Code de la commande publique: ce que les praticiens pensent du projet

Sophie d'Auzon, Romain Cayrey, Nohmana Khalid |  le 04/05/2018  |  Commande publiqueCCP

Si les professionnels saluent le travail de codification des règles de la commande publique, ils s’interrogent sur certaines dispositions. Zoom sur les premiers retours concernant le projet de Code de la commande publique, soumis à consultation publique depuis le 23 avril et jusqu'au 13 mai.

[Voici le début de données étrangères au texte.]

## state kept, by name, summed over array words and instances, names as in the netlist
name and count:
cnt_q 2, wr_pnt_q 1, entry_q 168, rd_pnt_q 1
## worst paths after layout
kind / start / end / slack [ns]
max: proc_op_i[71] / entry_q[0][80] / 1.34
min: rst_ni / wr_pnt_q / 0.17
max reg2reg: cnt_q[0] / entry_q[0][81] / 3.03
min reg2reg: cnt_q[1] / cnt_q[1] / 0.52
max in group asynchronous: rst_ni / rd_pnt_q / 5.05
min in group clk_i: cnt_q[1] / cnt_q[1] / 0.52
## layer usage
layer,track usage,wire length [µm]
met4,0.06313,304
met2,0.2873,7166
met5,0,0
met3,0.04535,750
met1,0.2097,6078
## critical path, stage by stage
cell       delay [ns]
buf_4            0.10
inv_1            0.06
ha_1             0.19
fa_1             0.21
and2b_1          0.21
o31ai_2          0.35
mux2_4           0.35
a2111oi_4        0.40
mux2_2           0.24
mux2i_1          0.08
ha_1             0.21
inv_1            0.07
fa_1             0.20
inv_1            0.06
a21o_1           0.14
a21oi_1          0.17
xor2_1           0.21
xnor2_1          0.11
<file path="src/vmul_config.svh">
// Sizing of the vector multiply unit
// Include in every file that needs a queue depth, latency or width

`ifndef VMUL_CONFIG_SVH
`define VMUL_CONFIG_SVH

// Instruction and result buffering
`define VINSN_QUEUE_DEPTH 4
`define RESULT_QUEUE_DEPTH 2

// Register stages in the SIMD multiplier
`define MUL_LAT 2

// Register file geometry and instruction bookkeeping
`define VREG_WORDS 16
`define NR_VINSN 8
`define VL_WIDTH 9

`endif

</file>
<file path="src/vmul_pkg.sv">
// Types shared by the vector multiply unit and its testbench
// Compile first, before any module that imports it

`include "vmul_config.svh"

package vmul_pkg;

  // Element width of one vector element
  typedef enum logic [1:0] {
    EW8  = 2'd0,
    EW16 = 2'd1,
    EW32 = 2'd2,
    EW64 = 2'd3
  } vew_e;

  // Integer multiply operations
  typedef enum logic [1:0] {
    VMUL,
    VMACC,
    VNMSAC
  } mul_op_e;

  typedef logic [63:0]           elen_t;
  typedef logic [7:0]            strb_t;
  typedef logic [2:0]            vid_t;
  typedef logic [`VL_WIDTH-1:0]  vlen_t;
  typedef logic [8:0]            vaddr_t;

  // Operation as handed over by the lane sequencer
  typedef struct packed {
    vid_t    id;
    mul_op_e op;
    vew_e    vsew;
    vlen_t   vl;
    logic [4:0] vd;
    logic    use_scalar;
    logic    use_vd;
    elen_t   scalar_op;
  } vmul_op_t;

  // Elements packed in one 64-bit word
  function automatic logic [3:0] elems_per_word(vew_e vsew);
    return 4'd8 >> vsew;
  endfunction

endpackage

</file>
<file path="src/vmul_sequencer.sv">
// Instruction queue of the vector multiply unit
// Tracks each instruction through issue, processing and commit, feeds
// operand words to the multiplier and reports finished instruction IDs

`include "vmul_config.svh"

module vmul_sequencer (
  input  logic                  clk_i,
  input  logic                  rst_ni,
  // Operations from the lane sequencer
  input  vmul_pkg::vmul_op_t    op_i,
  input  logic                  op_valid_i,
  output logic                  op_ready_o,
  // Operand queues (0 = vs1, 1 = vs2, 2 = vd)
  input  vmul_pkg::elen_t       operand_i       [3],
  input  logic                  operand_valid_i [3],
  output logic                  operand_ready_o [3],
  // Multiplier input
  output logic                  mul_valid_o,
  output vmul_pkg::elen_t       mul_a_o,
  output vmul_pkg::elen_t       mul_b_o,
  output vmul_pkg::elen_t       mul_c_o,
  output vmul_pkg::mul_op_e     mul_op_o,
  output vmul_pkg::vew_e        mul_vsew_o,
  input  logic                  mul_ready_i,
  // Result queue side
  output vmul_pkg::vmul_op_t    proc_op_o,
  output vmul_pkg::vlen_t       proc_remaining_o,
  input  logic                  proc_beat_i,
  input  logic                  commit_i,
  output logic [`NR_VINSN-1:0]  vinsn_done_o
);

  import vmul_pkg::*;

  localparam int unsigned depth = `VINSN_QUEUE_DEPTH;
  localparam int unsigned pnt_w = $clog2(depth);

  vmul_op_t         vinsn_q [depth];
  logic [pnt_w-1:0] accept_pnt_q, accept_pnt_d;
  logic [pnt_w-1:0] issue_pnt_q, issue_pnt_d;
  logic [pnt_w-1:0] processing_pnt_q, processing_pnt_d;
  logic [pnt_w-1:0] commit_pnt_q, commit_pnt_d;
  logic [pnt_w:0]   issue_cnt_q, issue_cnt_d;
  logic [pnt_w:0]   processing_cnt_q, processing_cnt_d;
  logic [pnt_w:0]   commit_cnt_q, commit_cnt_d;
  // Elements still owed by the head instruction of each phase
  vlen_t            issue_rem_q, issue_rem_d;
  vlen_t            proc_rem_q, proc_rem_d;
  vlen_t            commit_rem_q, commit_rem_d;

  vmul_op_t issue_op, commit_op;
  elen_t    scalar_rep;
  logic     accept, operands_valid, issue_fire;

  function automatic logic [pnt_w-1:0] next_pnt(logic [pnt_w-1:0] pnt);
    return (pnt == pnt_w'(depth - 1)) ? '0 : pnt + 1'b1;
  endfunction

  // Elements covered by one word, clipped to what is left
  function automatic vlen_t word_step(vew_e vsew, vlen_t rem);
    vlen_t n;
    n = vlen_t'(elems_per_word(vsew));
    return (n > rem) ? rem : n;
  endfunction

  assign issue_op         = vinsn_q[issue_pnt_q];
  assign commit_op        = vinsn_q[commit_pnt_q];
  assign proc_op_o        = vinsn_q[processing_pnt_q];
  assign proc_remaining_o = proc_rem_q;

  // Full once four instructions wait for commit
  assign op_ready_o = (commit_cnt_q != (pnt_w + 1)'(depth));
  assign accept     = op_valid_i && op_ready_o;

  //////////////////////////////////////////////////
  // Operand handshake
  //////////////////////////////////////////////////

  always_comb begin
    case (issue_op.vsew)
      EW8:     scalar_rep = {8{issue_op.scalar_op[7:0]}};
      EW16:    scalar_rep = {4{issue_op.scalar_op[15:0]}};
      EW32:    scalar_rep = {2{issue_op.scalar_op[31:0]}};
      default: scalar_rep = issue_op.scalar_op;
    endcase
  end

  assign operands_valid = operand_valid_i[1] &&
                          (operand_valid_i[0] || issue_op.use_scalar) &&
                          (operand_valid_i[2] || !issue_op.use_vd);

  assign mul_valid_o = (issue_cnt_q != '0) && operands_valid;
  assign issue_fire  = mul_valid_o && mul_ready_i;
  assign mul_a_o     = issue_op.use_scalar ? scalar_rep : operand_i[0];
  assign mul_b_o     = operand_i[1];
  assign mul_c_o     = operand_i[2];
  assign mul_op_o    = issue_op.op;
  assign mul_vsew_o  = issue_op.vsew;

  // Pop only the queues this instruction reads
  assign operand_ready_o[0] = issue_fire && !issue_op.use_scalar;
  assign operand_ready_o[1] = issue_fire;
  assign operand_ready_o[2] = issue_fire && issue_op.use_vd;

  //////////////////////////////////////////////////
  // Phase pointers and element counters
  //////////////////////////////////////////////////

  always_comb begin
    accept_pnt_d     = accept_pnt_q;
    issue_pnt_d      = issue_pnt_q;
    processing_pnt_d = processing_pnt_q;
    commit_pnt_d     = commit_pnt_q;
    issue_cnt_d      = issue_cnt_q;
    processing_cnt_d = processing_cnt_q;
    commit_cnt_d     = commit_cnt_q;
    issue_rem_d      = issue_rem_q;
    proc_rem_d       = proc_rem_q;
    commit_rem_d     = commit_rem_q;
    vinsn_done_o     = '0;

    if (issue_fire) begin
      issue_rem_d = issue_rem_q - word_step(issue_op.vsew, issue_rem_q);
      if (issue_rem_d == '0) begin
        issue_cnt_d = issue_cnt_q - 1'b1;
        issue_pnt_d = next_pnt(issue_pnt_q);
        if (issue_cnt_d != '0) issue_rem_d = vinsn_q[issue_pnt_d].vl;
      end
    end

    if (proc_beat_i) begin
      proc_rem_d = proc_rem_q - word_step(proc_op_o.vsew, proc_rem_q);
      if (proc_rem_d == '0) begin
        processing_cnt_d = processing_cnt_q - 1'b1;
        processing_pnt_d = next_pnt(processing_pnt_q);
        if (processing_cnt_d != '0) proc_rem_d = vinsn_q[processing_pnt_d].vl;
      end
    end

    // Last word granted, so the instruction retires in this cycle
    if (commit_i) begin
      commit_rem_d = commit_rem_q - word_step(commit_op.vsew, commit_rem_q);
      if (commit_rem_d == '0) begin
        vinsn_done_o[commit_op.id] = 1'b1;
        commit_cnt_d = commit_cnt_q - 1'b1;
        commit_pnt_d = next_pnt(commit_pnt_q);
        if (commit_cnt_d != '0) commit_rem_d = vinsn_q[commit_pnt_d].vl;
      end
    end

    // A phase with nothing left starts on the new instruction
    if (accept) begin
      if (issue_cnt_d == '0) issue_rem_d = op_i.vl;
      if (processing_cnt_d == '0) proc_rem_d = op_i.vl;
      if (commit_cnt_d == '0) commit_rem_d = op_i.vl;
      accept_pnt_d     = next_pnt(accept_pnt_q);
      issue_cnt_d      = issue_cnt_d + 1'b1;
      processing_cnt_d = processing_cnt_d + 1'b1;
      commit_cnt_d     = commit_cnt_d + 1'b1;
    end
  end

  always_ff @(posedge clk_i) begin
    if (accept) begin
      vinsn_q[accept_pnt_q] <= op_i;
    end
  end

  always_ff @(posedge clk_i or negedge rst_ni) begin
    if (!rst_ni) begin
      accept_pnt_q     <= '0;
      issue_pnt_q      <= '0;
      processing_pnt_q <= '0;
      commit_pnt_q     <= '0;
      issue_cnt_q      <= '0;
      processing_cnt_q <= '0;
      commit_cnt_q     <= '0;
      issue_rem_q      <= '0;
      proc_rem_q       <= '0;
      commit_rem_q     <= '0;
    end else begin
      accept_pnt_q     <= accept_pnt_d;
      issue_pnt_q      <= issue_pnt_d;
      processing_pnt_q <= processing_pnt_d;
      commit_pnt_q     <= commit_pnt_d;
      issue_cnt_q      <= issue_cnt_d;
      processing_cnt_q <= processing_cnt_d;
      commit_cnt_q     <= commit_cnt_d;
      issue_rem_q      <= issue_rem_d;
      proc_rem_q       <= proc_rem_d;
      commit_rem_q     <= commit_rem_d;
    end
  end

endmodule

</file>
**src/alu_settings.svh**
```systemverilog
// ######################################
// ALU settings
// widths shared by the packages and RTL
// ######################################

`ifndef ALU_SETTINGS_SVH
`define ALU_SETTINGS_SVH

`define ALU_DATA_W  64 // operand width
`define ALU_HALF_W  32 // narrow op width
`define ALU_FUNC_W  4
`define ALU_CLASS_W 3
`define ALU_FLAG_W  6  // C O A S Z P

`endif

```
**src/alu_op_pkg.sv**
```systemverilog
// ######################################
// ALU operation types
// op word, class and function codes
// ######################################

`include "alu_settings.svh"

package alu_op_pkg;

  typedef enum logic [`ALU_CLASS_W-1:0] {
    CLS_ADD   = 3'd0,
    CLS_SUB   = 3'd1,
    CLS_LOGIC = 3'd2,
    CLS_MOVE  = 3'd3,
    CLS_CMOV  = 3'd4,
    CLS_CSET  = 3'd5
  } op_class_e;

  typedef enum logic [`ALU_FUNC_W-1:0] {
    F_AND  = 4'd0,
    F_OR   = 4'd1,
    F_XOR  = 4'd2,
    F_XNOR = 4'd3,
    F_ANDN = 4'd4 // a and not b
  } logic_func_e;

  typedef enum logic [`ALU_FUNC_W-1:0] {
    F_MOV   = 4'd0,
    F_ZXT8  = 4'd1,
    F_ZXT16 = 4'd2,
    F_ZXT32 = 4'd3,
    F_SXT8  = 4'd4,
    F_SXT16 = 4'd5,
    F_SXT32 = 4'd6
  } move_func_e;

  // add/sub func bit, set takes carry-in from flag C
  localparam int ARITH_CIN_BIT = 0;

  typedef struct packed {
    op_class_e               cls;
    logic                    wide; // 1 = 64 bit
    logic [`ALU_FUNC_W-1:0]  func;
  } alu_op_fields_t;

  typedef struct packed {
    op_class_e               cls;
    logic                    wide;
    logic [`ALU_FUNC_W-1:0]  cond; // condition code for cmov/cset
  } cond_op_fields_t;

  typedef union packed {
    alu_op_fields_t  f;
    cond_op_fields_t c;
  } alu_op_u;

endpackage

```
**src/alu_flag_pkg.sv**
```systemverilog
// ######################################
// ALU flag types
// flag word, conditions, unit results
// ######################################

`include "alu_settings.svh"

package alu_flag_pkg;

  typedef enum logic [3:0] {
    COND_Z, COND_NZ, COND_S, COND_NS,
    COND_UGT, COND_ULE, COND_UGE, COND_ULT,
    COND_SGT, COND_SLE, COND_SGE, COND_SLT,
    COND_O, COND_NO, COND_P, COND_ALWAYS
  } cond_e;

  typedef struct packed {
    logic c;
    logic o;
    logic a; // nibble carry
    logic s;
    logic z;
    logic p; // parity even
  } flags_t;

  typedef struct packed {
    logic                   active;
    logic [`ALU_DATA_W-1:0] value;
    logic                   sign;
    logic                   carry;
    logic                   overflow;
    logic                   aux;
  } add_res_t;

  typedef struct packed {
    logic [`ALU_DATA_W-1:0] value;
    logic                   sign;
    logic                   keep_flags; // cmov/cset leave flags alone
  } logic_res_t;

  typedef struct packed {
    logic                   valid;
    logic [`ALU_DATA_W-1:0] result;
    flags_t                 flags;
  } alu_out_t;

endpackage

```
**src/cond_eval.sv**
```systemverilog
// ######################################
// condition evaluator
// tests one of 16 conditions on flags
// ######################################

`timescale 1ns/1ps

module cond_eval (
  input  alu_flag_pkg::flags_t flags,
  input  alu_flag_pkg::cond_e  cond,
  output logic                 taken
);

  always_comb
  begin
    taken = 1'b1;
    case (cond)
      alu_flag_pkg::COND_Z:      taken = flags.z;
      alu_flag_pkg::COND_NZ:     taken = ~flags.z;
      alu_flag_pkg::COND_S:      taken = flags.s;
      alu_flag_pkg::COND_NS:     taken = ~flags.s;
      // c set means no borrow
      alu_flag_pkg::COND_UGT:    taken = flags.c & ~flags.z;
      alu_flag_pkg::COND_ULE:    taken = ~flags.c | flags.z;
      alu_flag_pkg::COND_UGE:    taken = flags.c;
      alu_flag_pkg::COND_ULT:    taken = ~flags.c;
      alu_flag_pkg::COND_SGT:    taken = ~((flags.s ^ flags.o) | flags.z);
      alu_flag_pkg::COND_SLE:    taken = (flags.s ^ flags.o) | flags.z;
      alu_flag_pkg::COND_SGE:    taken = ~(flags.s ^ flags.o);
      alu_flag_pkg::COND_SLT:    taken = flags.s ^ flags.o;
      alu_flag_pkg::COND_O:      taken = flags.o;
      alu_flag_pkg::COND_NO:     taken = ~flags.o;
      alu_flag_pkg::COND_P:      taken = flags.p;
      alu_flag_pkg::COND_ALWAYS: taken = 1'b1;
      default:                   taken = 1'b1;
    endcase
  end

endmodule

```
**src/add_unit.sv**
```systemverilog
// ######################################
// adder unit
// 64/32 bit add and subtract with flags
// ######################################

`timescale 1ns/1ps
`include "alu_settings.svh"

module add_unit (
  input  alu_op_pkg::alu_op_u     op,
  input  logic [`ALU_DATA_W-1:0]  a,
  input  logic [`ALU_DATA_W-1:0]  b,
  input  logic                    carry_in,
  output alu_flag_pkg::add_res_t  res
);

  logic                   is_sub;
  logic                   use_cin;
  logic                   cin;
  logic [`ALU_DATA_W-1:0] b_op;
  logic [`ALU_DATA_W:0]   full_sum;
  logic [`ALU_HALF_W:0]   half_sum;
  logic [4:0]             nib_sum;
  logic                   ovf_full;
  logic                   ovf_half;

  assign is_sub  = (op.f.cls == alu_op_pkg::CLS_SUB);
  assign use_cin = op.f.func[alu_op_pkg::ARITH_CIN_BIT];

  // subtract is a + ~b + 1, or a + ~b + C with carry-in
  assign b_op = is_sub ? ~b : b;
  assign cin  = use_cin ? carry_in : is_sub;

  assign full_sum = {1'b0, a} + {1'b0, b_op} + {{`ALU_DATA_W{1'b0}}, cin};
  assign half_sum = {1'b0, a[`ALU_HALF_W-1:0]} + {1'b0, b_op[`ALU_HALF_W-1:0]}
                    + {{`ALU_HALF_W{1'b0}}, cin};
  assign nib_sum  = {1'b0, a[3:0]} + {1'b0, b_op[3:0]} + {4'b0, cin}; // carry out of bit 3

  assign ovf_full = (a[`ALU_DATA_W-1] == b_op[`ALU_DATA_W-1])
                    && (full_sum[`ALU_DATA_W-1] != a[`ALU_DATA_W-1]);
  assign ovf_half = (a[`ALU_HALF_W-1] == b_op[`ALU_HALF_W-1])
                    && (half_sum[`ALU_HALF_W-1] != a[`ALU_HALF_W-1]);

  always_comb
  begin
    res.active = (op.f.cls == alu_op_pkg::CLS_ADD) || is_sub;
    res.aux    = nib_sum[4];
    if (op.f.wide)
    begin
      res.value    = full_sum[`ALU_DATA_W-1:0];
      res.sign     = full_sum[`ALU_DATA_W-1];
      res.carry    = full_sum[`ALU_DATA_W];
      res.overflow = ovf_full;
    end
    else
    begin
      res.value    = {{(`ALU_DATA_W-`ALU_HALF_W){1'b0}}, half_sum[`ALU_HALF_W-1:0]};
      res.sign     = half_sum[`ALU_HALF_W-1];
      res.carry    = half_sum[`ALU_HALF_W];
      res.overflow = ovf_half;
    end
  end

endmodule

```
**src/logic_unit.sv**
```systemverilog
// ######################################
// logic unit
// logic, move/extend, cmov and cset
// ######################################

`timescale 1ns/1ps
`include "alu_settings.svh"

module logic_unit (
  input  alu_op_pkg::alu_op_u       op,
  input  logic [`ALU_DATA_W-1:0]    a,
  input  logic [`ALU_DATA_W-1:0]    b,
  input  alu_flag_pkg::flags_t      flags,
  output alu_flag_pkg::logic_res_t  res
);

  logic                   taken;
  logic [`ALU_DATA_W-1:0] logic_val;
  logic [`ALU_DATA_W-1:0] move_val;
  logic [`ALU_DATA_W-1:0] op_val;
  logic [`ALU_DATA_W-1:0] value;

  cond_eval u_cond (
    .flags (flags),
    .cond  (alu_flag_pkg::cond_e'(op.c.cond)),
    .taken (taken)
  );

  always_comb
  begin
    case (alu_op_pkg::logic_func_e'(op.f.func))
      alu_op_pkg::F_AND:  logic_val = a & b;
      alu_op_pkg::F_OR:   logic_val = a | b;
      alu_op_pkg::F_XOR:  logic_val = a ^ b;
      alu_op_pkg::F_XNOR: logic_val = ~(a ^ b);
      alu_op_pkg::F_ANDN: logic_val = a & ~b;
      default:            logic_val = '0;
    endcase
  end

  // source is always b
  always_comb
  begin
    case (alu_op_pkg::move_func_e'(op.f.func))
      alu_op_pkg::F_MOV:   move_val = b;
      alu_op_pkg::F_ZXT8:  move_val = {{(`ALU_DATA_W-8){1'b0}}, b[7:0]};
      alu_op_pkg::F_ZXT16: move_val = {{(`ALU_DATA_W-16){1'b0}}, b[15:0]};
      alu_op_pkg::F_ZXT32: move_val = {{(`ALU_DATA_W-32){1'b0}}, b[31:0]};
      alu_op_pkg::F_SXT8:  move_val = {{(`ALU_DATA_W-8){b[7]}}, b[7:0]};
      alu_op_pkg::F_SXT16: move_val = {{(`ALU_DATA_W-16){b[15]}}, b[15:0]};
      alu_op_pkg::F_SXT32: move_val = {{(`ALU_DATA_W-32){b[31]}}, b[31:0]};
      default:             move_val = '0;
    endcase
  end

  always_comb
  begin
    case (op.f.cls)
      alu_op_pkg::CLS_LOGIC: op_val = logic_val;
      alu_op_pkg::CLS_MOVE:  op_val = move_val;
      alu_op_pkg::CLS_CMOV:  op_val = taken ? b : a;
      alu_op_pkg::CLS_CSET:  op_val = {{(`ALU_DATA_W-1){1'b0}}, taken};
      default:               op_val = '0; // add/sub handled by the adder
    endcase
  end

  // narrow ops clear the upper half
  assign value = op.f.wide ? op_val
                 : {{(`ALU_DATA_W-`ALU_HALF_W){1'b0}}, op_val[`ALU_HALF_W-1:0]};

  assign res.value      = value;
  assign res.sign       = op.f.wide ? value[`ALU_DATA_W-1] : value[`ALU_HALF_W-1];
  assign res.keep_flags = (op.f.cls == alu_op_pkg::CLS_CMOV)
                          || (op.f.cls == alu_op_pkg::CLS_CSET);

endmodule

```
**src/result_stage.sv**
```systemverilog
// ######################################
// result stage
// picks unit result, forms flags, regs
// ######################################

`timescale 1ns/1ps
`include "alu_settings.svh"

module result_stage (
  input  logic                      clk,
  input  logic                      rst,
  input  logic                      in_valid,
  input  alu_flag_pkg::add_res_t    add_res,
  input  alu_flag_pkg::logic_res_t  logic_res,
  input  alu_flag_pkg::flags_t      flags,
  output alu_flag_pkg::alu_out_t    out
);

  logic [`ALU_DATA_W-1:0] sel_value;
  logic                   sel_sign;
  alu_flag_pkg::flags_t   next_flags;

  assign sel_value = add_res.active ? add_res.value : logic_res.value;
  assign sel_sign  = add_res.active ? add_res.sign : logic_res.sign;

  always_comb
  begin
    next_flags.s = sel_sign;
    next_flags.z = (sel_value == '0);
    next_flags.p = ~^sel_value[7:0]; // even parity, low byte
    if (add_res.active)
    begin
      next_flags.c = add_res.carry;
      next_flags.o = add_res.overflow;
      next_flags.a = add_res.aux;
    end
    else
    begin
      next_flags.c = 1'b0;
      next_flags.o = 1'b0;
      next_flags.a = 1'b0;
    end
    if (logic_res.keep_flags && !add_res.active)
      next_flags = flags; // cmov/cset pass flags through
  end

  always_ff @(posedge clk)
  begin
    if (rst)
    begin
      out.valid  <= 1'b0;
      out.result <= '0;
      out.flags  <= alu_flag_pkg::flags_t'({`ALU_FLAG_W{1'b0}});
    end
    else
    begin
      out.valid  <= in_valid;
      out.result <= sel_value;
      out.flags  <= next_flags;
    end
  end

endmodule

```
**src/alu_top.sv**
```systemverilog
// ######################################
// ALU top level
// adder and logic unit into result stage
// ######################################

`timescale 1ns/1ps
`include "alu_settings.svh"

module alu_top (
  input  logic                    clk,
  input  logic                    rst,
  input  logic                    in_valid,
  input  alu_op_pkg::alu_op_u     op,
  input  logic [`ALU_DATA_W-1:0]  a,
  input  logic [`ALU_DATA_W-1:0]  b,
  input  alu_flag_pkg::flags_t    flags_in,
  output alu_flag_pkg::alu_out_t  out
);

  alu_flag_pkg::add_res_t   add_res;
  alu_flag_pkg::logic_res_t logic_res;

  add_unit u_add (
    .op       (op),
    .a        (a),
    .b        (b),
    .carry_in (flags_in.c),
    .res      (add_res)
  );

  logic_unit u_logic (
    .op    (op),
    .a     (a),
    .b     (b),
    .flags (flags_in),
    .res   (logic_res)
  );

  result_stage u_result (
    .clk       (clk),
    .rst       (rst),
    .in_valid  (in_valid),
    .add_res   (add_res),
    .logic_res (logic_res),
    .flags     (flags_in),
    .out       (out)
  );

endmodule

```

Une structure de code assez classique, des efforts de simplification, une approche opérationnelle. Mais une lisibilité pas toujours au rendez-vous, et une codification pas tout à fait à droit constant... Voilà ce que pensent les praticiens, auxquels « Le Moniteur » a tendu le micro, du projet de Code de la commande publique (CCP) actuellement en consultation publique sur le site de la Direction des affaires juridiques (DAJ) de Bercy.

Sommaire de l'article
Une consultation jugée trop brève
Un texte dense mais bien structuré
Un vocabulaire qui évolue, des ajouts, des manques
Des dispositions qui interrogent

Une consultation jugée trop brève

Trois semaines pour donner son avis sur le texte… Le Conseil national de l'ordre des architectes (Cnoa) estime ce délai correct pour une codification à droit constant. Mais, « après une première lecture et en comparant avec les textes initiaux, il apparaît que le travail de codification va au-delà de l'ordonnancement juridique », constate Benoît Gunslay, juriste au Cnoa.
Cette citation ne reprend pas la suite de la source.